INFORMATION PROVIDED section start

### src/rtl/div_pkg.sv
// Shared types and constants for the sequential restoring divider (div_seq).
package div_pkg;

    localparam int DIV_WIDTH = 32;
    localparam int DIV_STEPS = 32;
    localparam logic [31:0] DIV_ZERO_QUOT = 32'hFFFF_FFFF;

    typedef enum logic [1:0] {
        IDLE = 2'd0,
        CALC = 2'd1,
        FIX  = 2'd2
    } div_state_e;

    // Two's-complement negation, used for magnitudes and sign fix-up.
    function automatic logic [31:0] div_negate(input logic [31:0] x);
        return (~x) + 32'd1;
    endfunction

endpackage

### src/rtl/div_step.sv
// One combinational restoring-division step: shift, trial subtract, keep or restore.
module div_step
    import div_pkg::*;
(
    input  logic [32:0] rem_i,
    input  logic [31:0] dvd_i,
    input  logic [31:0] dvs_i,
    output logic [32:0] rem_o,
    output logic [31:0] dvd_o,
    output logic        qbit_o
);

    logic [32:0] shifted_s;
    logic [32:0] trial_s;
    logic        unused_rem_msb_s;

    // The partial remainder stays below the divisor, so its top bit is always zero.
    assign unused_rem_msb_s = rem_i[32];

    assign shifted_s = {rem_i[31:0], dvd_i[31]};
    assign trial_s   = shifted_s - {1'b0, dvs_i};
    assign qbit_o    = ~trial_s[32];
    assign rem_o     = qbit_o ? trial_s : shifted_s;
    assign dvd_o     = {dvd_i[30:0], qbit_o};

endmodule

### src/rtl/div_seq.sv
// Sequential 32-bit divider, one restoring step per cycle, 34-cycle fixed latency.
// Signed (DIV) support is built only when DIV_SIGNED_EN is defined; otherwise all ops are unsigned.
module div_seq
    import div_pkg::*;
#(
    parameter int WIDTH = DIV_WIDTH
) (
    input  logic             clk,
    input  logic             rst_n,
    input  logic             start,
    input  logic             sign,
    input  logic [WIDTH-1:0] a,
    input  logic [WIDTH-1:0] b,
    output logic             busy,
    output logic             done,
    output logic [WIDTH-1:0] quotient,
    output logic [WIDTH-1:0] remainder,
    output logic             div_by_zero
);

    div_state_e  state_q, state_d;
    logic [4:0]  cnt_q, cnt_d;
    logic [32:0] rem_q, rem_d;
    logic [31:0] dvd_q, dvd_d;
    logic [31:0] dvs_q, dvs_d;
    logic [31:0] aorig_q, aorig_d;
    logic        dz_q, dz_d;
    logic [31:0] quot_q, quot_d;
    logic [31:0] rmd_q, rmd_d;
    logic        dzo_q, dzo_d;
    logic        done_q, done_d;

    logic [32:0] step_rem_s;
    logic [31:0] step_dvd_s;
    logic        unused_qbit_s;
    logic [31:0] a_mag_s, b_mag_s;
    logic [31:0] q_fix_s, r_fix_s;
    logic        accept_s;

    assign accept_s = (state_q == IDLE) && start;

    div_step u_step (
        .rem_i  (rem_q),
        .dvd_i  (dvd_q),
        .dvs_i  (dvs_q),
        .rem_o  (step_rem_s),
        .dvd_o  (step_dvd_s),
        .qbit_o (unused_qbit_s)
    );

`ifdef DIV_SIGNED_EN
    logic q_neg_q, q_neg_d;
    logic r_neg_q, r_neg_d;

    assign a_mag_s = (sign && a[31]) ? div_negate(a) : a;
    assign b_mag_s = (sign && b[31]) ? div_negate(b) : b;
    assign q_fix_s = q_neg_q ? div_negate(dvd_q) : dvd_q;
    assign r_fix_s = r_neg_q ? div_negate(rem_q[31:0]) : rem_q[31:0];

    // Result sign flags captured at accept.
    always_comb begin
        q_neg_d = q_neg_q;
        r_neg_d = r_neg_q;
        if (accept_s) begin
            q_neg_d = sign & (a[31] ^ b[31]);
            r_neg_d = sign & a[31];
        end else begin
            q_neg_d = q_neg_q;
            r_neg_d = r_neg_q;
        end
    end

    // Sign flag registers.
    always_ff @(posedge clk or negedge rst_n) begin
        if (!rst_n) begin
            q_neg_q <= 1'b0;
            r_neg_q <= 1'b0;
        end else begin
            q_neg_q <= q_neg_d;
            r_neg_q <= r_neg_d;
        end
    end
`else
    logic unused_sign_s;

    assign unused_sign_s = sign;
    assign a_mag_s       = a;
    assign b_mag_s       = b;
    assign q_fix_s       = dvd_q;
    assign r_fix_s       = rem_q[31:0];
`endif

    // Next-state and datapath update.
    always_comb begin
        state_d = state_q;
        cnt_d   = cnt_q;
        rem_d   = rem_q;
        dvd_d   = dvd_q;
        dvs_d   = dvs_q;
        aorig_d = aorig_q;
        dz_d    = dz_q;
        quot_d  = quot_q;
        rmd_d   = rmd_q;
        dzo_d   = dzo_q;
        done_d  = 1'b0;
        case (state_q)
            IDLE: begin
                if (start) begin
                    state_d = CALC;
                    cnt_d   = 5'(DIV_STEPS - 1);
                    rem_d   = 33'd0;
                    dvd_d   = a_mag_s;
                    dvs_d   = b_mag_s;
                    aorig_d = a;
                    dz_d    = (b == 32'd0);
                end else begin
                    state_d = IDLE;
                end
            end
            CALC: begin
                rem_d = step_rem_s;
                dvd_d = step_dvd_s;
                if (cnt_q == 5'd0) begin
                    state_d = FIX;
                end else begin
                    cnt_d = cnt_q - 5'd1;
                end
            end
            FIX: begin
                state_d = IDLE;
                done_d  = 1'b1;
                dzo_d   = dz_q;
                // Divide by zero reports all-ones and hands back the untouched dividend.
                if (dz_q) begin
                    quot_d = DIV_ZERO_QUOT;
                    rmd_d  = aorig_q;
                end else begin
                    quot_d = q_fix_s;
                    rmd_d  = r_fix_s;
                end
            end
            default: begin
                state_d = IDLE;
            end
        endcase
    end

    // State, datapath and output registers.
    always_ff @(posedge clk or negedge rst_n) begin
        if (!rst_n) begin
            state_q <= IDLE;
            cnt_q   <= 5'd0;
            rem_q   <= 33'd0;
            dvd_q   <= 32'd0;
            dvs_q   <= 32'd0;
            aorig_q <= 32'd0;
            dz_q    <= 1'b0;
            quot_q  <= 32'd0;
            rmd_q   <= 32'd0;
            dzo_q   <= 1'b0;
            done_q  <= 1'b0;
        end else begin
            state_q <= state_d;
            cnt_q   <= cnt_d;
            rem_q   <= rem_d;
            dvd_q   <= dvd_d;
            dvs_q   <= dvs_d;
            aorig_q <= aorig_d;
            dz_q    <= dz_d;
            quot_q  <= quot_d;
            rmd_q   <= rmd_d;
            dzo_q   <= dzo_d;
            done_q  <= done_d;
        end
    end

    assign busy        = (state_q != IDLE);
    assign done        = done_q;
    assign quotient    = quot_q;
    assign remainder   = rmd_q;
    assign div_by_zero = dzo_q;

endmodule

### config.mk
export PLATFORM = sky130hd
export DESIGN_NAME = div_seq
export DESIGN_NICKNAME = d
export VERILOG_FILES = /design/src/rtl/div_pkg.sv /design/src/rtl/div_step.sv /design/src/rtl/div_seq.sv
export SDC_FILE = /design/constraint.sdc
export NUM_CORES = 1
export LEC_CHECK = 0
export CORE_ASPECT_RATIO = 0.9
export CORE_MARGIN = 4
export CORE_UTILIZATION = 25
export CTS_CLUSTER_SIZE = 14
export DETAILED_ROUTE_END_ITERATION = 16
export GPL_ROUTABILITY_DRIVEN = 0
export HOLD_SLACK_MARGIN = 0.06
export PLACE_DENSITY = 0.56
export SYNTH_ARGS = -nofsm -noshare
export SYNTH_HDL_FRONTEND = slang
export SYNTH_HIERARCHICAL = 1
export SYNTH_SLANG_ARGS = --single-unit
### constraint.sdc
create_clock -name clk -period 3.9 [get_ports clk]
set_input_delay 0.78 -clock clk [delete_from_list [all_inputs] [get_ports clk]]
set_output_delay 0.78 -clock clk [all_outputs]
set_load 0.01 [all_outputs]
==> After elaboration in Yosys (flattened, before gate mapping) <==
Index checks and enable logic that the tools add are counted.
{ "word_totals": {"out_inout_bits": 67, "register_bits": 202, "mem_bits_rw": 0, "latchBits": 0, "romBits": 0, "memories": 0} }
{ "op_classes": {"n_reduce_logical": 8, "add_sub_neg": 2, "eq_ne": 5, "multipliers": 0, "shift": 0, "div_mod_pow": 0, "mux": 14, "magnitude_cmp": 0, "bitwise_logic": 1} }
{ "ops": {"columns": ["op", "count"], "rows": [
  ["$mux 32", 5],
  ["$pmux 32 s2", 2],
  ["$sub 33x32->33", 1],
  ["$logic_not 32->1", 1],
  ["$mux 5", 2],
  ["$pmux 5 s2", 1],
  ["$ne 2x2->1 const B", 3],
  ["$logic_not 5->1", 1],
  ["$sub 5x1->5 const B", 1],
  ["$pmux 2 s2", 1],
  ["$reduce_and 2->1", 2],
  ["$reduce_bool 2->1", 2],
  ["$reduce_and 3->1", 1],
  ["$eq 2x1->1 const B", 1],
  ["$eq 2x2->1 const B", 1],
  ["$logic_not 2->1", 1],
  ["$mux 1", 2],
  ["$mux 2", 1],
  ["$not 1->1", 1]
]} }

==> Longest topological paths before layout <==
{ "logic_depth": {"word_depth": 3, "depth_mapped": 18, "mapped_depth_nobuf": 16} }

==> Modules after synthesis <==
The synthesis kept the hierarchy.
{ "modules_own_cells": {"columns": ["mod", "cells_per_inst", "seq_area_each_um2", "n_inst", "area_each_um2"], "rows": [
  ["div_seq", 855, 5079.9, 1, 8463.1],
  ["div_step", 376, 0.0, 1, 2563.7]
]} }

==> Worst setup path before layout <==
No wires, ideal clock.
{ "synth_path": {"path_type": "reg2reg", "startpoint": "register dvd_q[31]", "endpoint": "register rem_q[4]", "period_less_slack_ns": 3.825, "required_time_ns": 3.779, "t_arrival_ns": 3.704, "setup_ns": 0.121, "setup_slack_ns": 0.075, "stages_incl_launch_ff": 16, "path_buffers": 2, "cell_sequence": "dfrtp_1 > inv_1 > ha_1 > fa_1 > nor2b_1 > o2111ai_1 > a31oi_1 > o21ba_1 > a21oi_1 > or2_2 > o21ai_0 > ha_1 > clkbuf_1 > clkbuf_1 > mux2_2 > a22o_1"} }
{ "synth_between": {"elab_chain_cells": 3} }
{ "synth_rtl": {"columns": ["element", "line", "source"], "rows": [
  ["start: declaration", "div_seq.sv:24", "logic [31:0] dvd_q, dvd_d;"],
  ["start signal: assignment", "div_seq.sv:166", "dvd_q <= dvd_d;"],
  ["$sub 33x32->33", "div_step.sv:21", "assign trial_s = shifted_s - {1'b0, dvs_i};"],
  ["$mux 32", "div_step.sv:23", "assign rem_o = qbit_o ? trial_s : shifted_s;"],
  ["net step_rem_s[4]", "div_seq.sv:33", "logic [32:0] step_rem_s;"],
  ["$pmux 32 s2", "div_seq.sv:106", "case (state_q)"],
  ["end signal: assignment", "div_seq.sv:165", "rem_q <= rem_d;"],
  ["end: declaration", "div_seq.sv:23", "logic [32:0] rem_q, rem_d;"]
]} }
The timed path passes the listed nets, and every way through them passes these cells.
A chain may end at the register's enable or synchronous reset.

==> Worst setup path after layout <==
{ "layout_path": {"startpoint": "register rem_q[18]", "endpoint": "register rem_q[26]"} }
{ "layout_between": {"elab_chain_cells": 3} }
{ "layout_rtl": {"columns": ["element", "line"], "rows": [
  ["$sub 33x32->33", "div_step.sv:21"],
  ["$mux 32", "div_step.sv:23"],
  ["net step_rem_s[26]", "div_seq.sv:33"],
  ["$pmux 32 s2", "div_seq.sv:106"]
]} }
The timed path passes the listed nets, and every way through them passes these cells.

INFORMATION PROVIDED section end

* [DESCRIPTION OF THE TASK]: Reproduce every line above that contains the string "element".

* [EXPECTED ANSWER]:
{ "synth_rtl": {"columns": ["element", "line", "source"], "rows": [
{ "layout_rtl": {"columns": ["element", "line"], "rows": [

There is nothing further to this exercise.